Позднее, поселившись в Харбине, Носков выработал “медицинскую концепцию” об излечимости любой слепоты. Суть ее такова: если жизненно важные органы человека находятся в состоянии абсолютного здоровья, то “разумные силы природы”, действуя “от центра к периферии”, постепенно устранят все внешние телесные повреждения. Через восемь лет после того, как он ослеп, Носков был уверен, что в его организме уже идет “процесс возрождения глазной роговицы”.

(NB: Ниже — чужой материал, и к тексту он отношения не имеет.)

Background: an optimization exercise with open tools, aiming at small area, a short achievable clock period and few clock cycles. Do not read the settings as production practice.
In this exercise RTL edits were held to simulation tests only and were not proved equivalent to the original.
Power and IR drop assume default switching activity.

**config.mk**
```make
export PLATFORM = sky130hd
export DESIGN_NAME = sorted_list_pool
export DESIGN_NICKNAME = sorted_list_pool
export VERILOG_FILES = /design/flow/design.v
export SDC_FILE = /design/flow/constraint.sdc
export NUM_CORES = 4
export LEC_CHECK = 0
export CAP_MARGIN = 20
export CORE_MARGIN = 2
export CORE_UTILIZATION = 30
export SLEW_MARGIN = 20
```
**constraint.sdc**
```tcl
create_clock -name core_clock -period 8.0 [get_ports {clk_i}]
set_input_delay 1.6000 -clock core_clock [delete_from_list [all_inputs] [get_ports {clk_i}]]
set_output_delay 1.6000 -clock core_clock [all_outputs]
set_load 0.01 [all_outputs]
```
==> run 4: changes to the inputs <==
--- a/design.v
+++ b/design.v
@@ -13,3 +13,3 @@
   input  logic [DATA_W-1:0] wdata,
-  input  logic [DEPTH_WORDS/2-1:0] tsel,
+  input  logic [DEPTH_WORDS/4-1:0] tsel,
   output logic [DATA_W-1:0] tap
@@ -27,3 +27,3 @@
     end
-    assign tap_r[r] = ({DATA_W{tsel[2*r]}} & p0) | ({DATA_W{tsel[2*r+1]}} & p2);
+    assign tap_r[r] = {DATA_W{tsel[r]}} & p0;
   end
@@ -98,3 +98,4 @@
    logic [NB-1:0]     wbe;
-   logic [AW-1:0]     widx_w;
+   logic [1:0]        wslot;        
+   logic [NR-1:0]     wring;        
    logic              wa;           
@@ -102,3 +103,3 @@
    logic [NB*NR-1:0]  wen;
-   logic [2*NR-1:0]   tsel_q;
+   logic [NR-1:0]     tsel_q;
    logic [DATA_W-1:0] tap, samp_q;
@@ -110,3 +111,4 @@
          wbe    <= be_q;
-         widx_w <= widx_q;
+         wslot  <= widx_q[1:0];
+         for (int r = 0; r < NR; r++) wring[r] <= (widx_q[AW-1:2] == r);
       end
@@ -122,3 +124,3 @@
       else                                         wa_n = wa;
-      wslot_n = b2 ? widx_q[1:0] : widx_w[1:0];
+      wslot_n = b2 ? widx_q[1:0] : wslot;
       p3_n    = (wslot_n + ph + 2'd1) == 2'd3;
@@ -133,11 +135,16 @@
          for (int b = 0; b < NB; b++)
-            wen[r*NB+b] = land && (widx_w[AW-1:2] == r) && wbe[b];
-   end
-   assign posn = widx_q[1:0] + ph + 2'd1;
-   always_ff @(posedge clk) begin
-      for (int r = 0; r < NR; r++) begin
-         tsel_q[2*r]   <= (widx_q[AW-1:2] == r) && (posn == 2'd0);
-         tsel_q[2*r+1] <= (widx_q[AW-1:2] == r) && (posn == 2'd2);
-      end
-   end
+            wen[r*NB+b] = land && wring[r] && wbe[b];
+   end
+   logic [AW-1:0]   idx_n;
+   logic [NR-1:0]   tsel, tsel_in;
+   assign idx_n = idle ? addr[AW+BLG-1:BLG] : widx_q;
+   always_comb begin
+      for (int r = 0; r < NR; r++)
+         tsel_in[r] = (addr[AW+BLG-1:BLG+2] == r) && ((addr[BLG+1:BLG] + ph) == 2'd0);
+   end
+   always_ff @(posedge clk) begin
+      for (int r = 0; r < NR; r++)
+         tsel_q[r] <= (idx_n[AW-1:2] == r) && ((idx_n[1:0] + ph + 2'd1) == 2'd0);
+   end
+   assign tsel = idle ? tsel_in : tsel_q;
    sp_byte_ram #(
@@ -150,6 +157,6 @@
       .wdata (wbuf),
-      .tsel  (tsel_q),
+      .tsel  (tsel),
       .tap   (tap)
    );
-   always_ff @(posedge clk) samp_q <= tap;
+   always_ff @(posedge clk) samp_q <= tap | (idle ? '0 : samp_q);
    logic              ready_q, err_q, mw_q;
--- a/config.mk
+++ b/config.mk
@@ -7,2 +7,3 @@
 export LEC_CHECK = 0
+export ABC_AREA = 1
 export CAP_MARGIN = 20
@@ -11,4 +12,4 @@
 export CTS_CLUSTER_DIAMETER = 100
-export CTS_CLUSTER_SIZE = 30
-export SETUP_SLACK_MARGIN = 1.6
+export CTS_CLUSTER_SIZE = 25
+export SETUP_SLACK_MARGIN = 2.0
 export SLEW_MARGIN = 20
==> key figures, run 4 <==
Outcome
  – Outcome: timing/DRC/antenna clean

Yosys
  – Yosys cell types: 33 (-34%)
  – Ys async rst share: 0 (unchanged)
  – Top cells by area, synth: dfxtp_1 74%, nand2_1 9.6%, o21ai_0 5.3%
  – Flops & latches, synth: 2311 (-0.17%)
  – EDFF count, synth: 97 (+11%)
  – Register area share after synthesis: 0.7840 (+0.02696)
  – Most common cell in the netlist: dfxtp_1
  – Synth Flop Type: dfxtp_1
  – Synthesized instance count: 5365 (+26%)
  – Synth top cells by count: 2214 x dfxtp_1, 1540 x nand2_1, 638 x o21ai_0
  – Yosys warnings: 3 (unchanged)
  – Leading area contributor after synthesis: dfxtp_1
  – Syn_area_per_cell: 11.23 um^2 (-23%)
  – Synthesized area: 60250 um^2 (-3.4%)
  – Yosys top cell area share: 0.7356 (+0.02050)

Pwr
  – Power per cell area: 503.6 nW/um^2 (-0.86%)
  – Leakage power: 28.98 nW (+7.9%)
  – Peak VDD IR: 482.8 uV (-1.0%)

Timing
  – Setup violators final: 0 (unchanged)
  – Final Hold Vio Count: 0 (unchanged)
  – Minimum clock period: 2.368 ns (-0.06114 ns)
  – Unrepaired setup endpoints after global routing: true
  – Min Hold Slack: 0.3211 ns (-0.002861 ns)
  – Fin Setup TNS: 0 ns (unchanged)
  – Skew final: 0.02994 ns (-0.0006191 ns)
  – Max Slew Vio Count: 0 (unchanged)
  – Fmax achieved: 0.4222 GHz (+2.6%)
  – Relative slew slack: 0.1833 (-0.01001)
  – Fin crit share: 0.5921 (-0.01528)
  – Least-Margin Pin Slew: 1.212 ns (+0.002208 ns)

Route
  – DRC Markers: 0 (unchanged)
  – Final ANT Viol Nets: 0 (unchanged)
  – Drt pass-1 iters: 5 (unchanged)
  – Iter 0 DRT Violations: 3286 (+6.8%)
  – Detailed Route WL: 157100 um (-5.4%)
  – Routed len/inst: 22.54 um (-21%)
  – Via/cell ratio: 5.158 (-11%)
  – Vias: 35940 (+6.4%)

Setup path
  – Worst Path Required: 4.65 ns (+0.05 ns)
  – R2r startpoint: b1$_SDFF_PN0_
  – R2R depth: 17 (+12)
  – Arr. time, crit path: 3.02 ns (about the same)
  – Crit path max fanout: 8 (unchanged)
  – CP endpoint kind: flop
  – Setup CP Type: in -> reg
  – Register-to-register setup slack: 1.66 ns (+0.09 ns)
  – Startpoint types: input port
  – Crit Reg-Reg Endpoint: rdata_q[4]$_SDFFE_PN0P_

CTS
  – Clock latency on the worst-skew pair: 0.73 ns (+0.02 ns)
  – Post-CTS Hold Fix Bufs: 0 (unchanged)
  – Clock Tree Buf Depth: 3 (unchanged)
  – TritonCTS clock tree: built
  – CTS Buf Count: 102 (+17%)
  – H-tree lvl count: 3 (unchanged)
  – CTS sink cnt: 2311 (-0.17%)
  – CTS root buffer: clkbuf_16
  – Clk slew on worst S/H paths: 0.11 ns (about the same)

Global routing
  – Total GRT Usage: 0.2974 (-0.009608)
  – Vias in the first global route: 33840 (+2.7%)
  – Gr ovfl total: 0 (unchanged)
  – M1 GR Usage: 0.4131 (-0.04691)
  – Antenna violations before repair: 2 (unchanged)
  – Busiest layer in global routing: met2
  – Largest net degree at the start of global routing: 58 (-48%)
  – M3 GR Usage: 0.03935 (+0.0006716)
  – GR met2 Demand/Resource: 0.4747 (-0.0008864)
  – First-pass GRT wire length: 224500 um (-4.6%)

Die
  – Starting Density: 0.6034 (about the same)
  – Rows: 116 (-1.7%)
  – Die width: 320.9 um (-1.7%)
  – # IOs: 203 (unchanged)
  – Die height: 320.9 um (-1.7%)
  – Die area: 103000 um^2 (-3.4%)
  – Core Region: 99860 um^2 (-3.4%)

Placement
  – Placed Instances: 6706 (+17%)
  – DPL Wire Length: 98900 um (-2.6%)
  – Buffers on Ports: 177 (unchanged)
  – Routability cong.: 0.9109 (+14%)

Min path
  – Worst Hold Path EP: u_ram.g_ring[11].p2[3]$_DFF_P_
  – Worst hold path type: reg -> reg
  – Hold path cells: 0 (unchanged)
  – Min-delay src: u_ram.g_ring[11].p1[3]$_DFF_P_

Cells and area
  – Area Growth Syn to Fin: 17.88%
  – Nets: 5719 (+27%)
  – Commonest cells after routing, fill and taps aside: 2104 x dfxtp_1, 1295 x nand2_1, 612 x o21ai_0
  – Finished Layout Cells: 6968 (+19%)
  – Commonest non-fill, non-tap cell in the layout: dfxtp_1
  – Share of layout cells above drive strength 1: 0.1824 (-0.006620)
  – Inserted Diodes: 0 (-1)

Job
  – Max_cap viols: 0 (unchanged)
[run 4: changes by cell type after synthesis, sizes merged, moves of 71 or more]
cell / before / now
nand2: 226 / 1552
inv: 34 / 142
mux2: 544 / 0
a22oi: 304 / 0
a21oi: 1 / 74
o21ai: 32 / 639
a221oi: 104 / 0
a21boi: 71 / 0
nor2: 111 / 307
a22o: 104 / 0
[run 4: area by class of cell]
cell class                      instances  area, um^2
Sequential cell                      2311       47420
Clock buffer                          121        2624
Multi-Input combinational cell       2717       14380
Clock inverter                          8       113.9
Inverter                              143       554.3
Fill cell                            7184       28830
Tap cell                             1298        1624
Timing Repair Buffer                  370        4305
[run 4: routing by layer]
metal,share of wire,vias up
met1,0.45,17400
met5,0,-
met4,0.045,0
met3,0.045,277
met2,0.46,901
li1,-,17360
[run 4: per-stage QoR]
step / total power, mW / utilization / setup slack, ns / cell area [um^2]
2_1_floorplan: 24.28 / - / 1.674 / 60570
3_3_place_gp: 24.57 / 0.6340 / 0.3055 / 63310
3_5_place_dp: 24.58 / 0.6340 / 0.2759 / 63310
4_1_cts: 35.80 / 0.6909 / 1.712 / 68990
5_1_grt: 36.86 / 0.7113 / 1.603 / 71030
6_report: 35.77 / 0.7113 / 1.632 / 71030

“Но здесь-то, – продолжает он, – и начинается трагедия моей души. В настоящий момент я не имею тех благоприятных условий жизни, которые необходимы мне для медленного движения из царства могильной тьмы к столь желанному свету. Я не могу поставить крест на моих идеях и отказаться от возможности снова быть зрячим. Отказ от всего этого равносилен добровольному уходу в четвертое измерение. Я должен вернуться к активной жизни, должен рассеять мучительную тьму, окутывающую меня и тысячи несчастных людей, которые, как я сейчас, бродят во мраке ночи. Я должен торопиться, я должен иметь средства, и вот с этой целью я подошел к настоящему изданию… Думаю, что тот доллар, который я хочу за свою книгу, не выведет никого из бюджета, а мне даст возможность прийти к желанной победе. Я хочу, чтобы каждый проникся сознанием и подумал о том, что если здесь, на далекой чужбине, зачастую зрячие здоровые люди гнутся под давлением жестокой действительности и с трудом отстаивают свое право на жизнь, то как же трудно и тяжело отстоять это право слепому человеку. Я жду, что читатель не будет строго судить меня за эту книгу и посоветует друзьям приобрести ее, помня, кому и на какое дело дает он свой доллар”.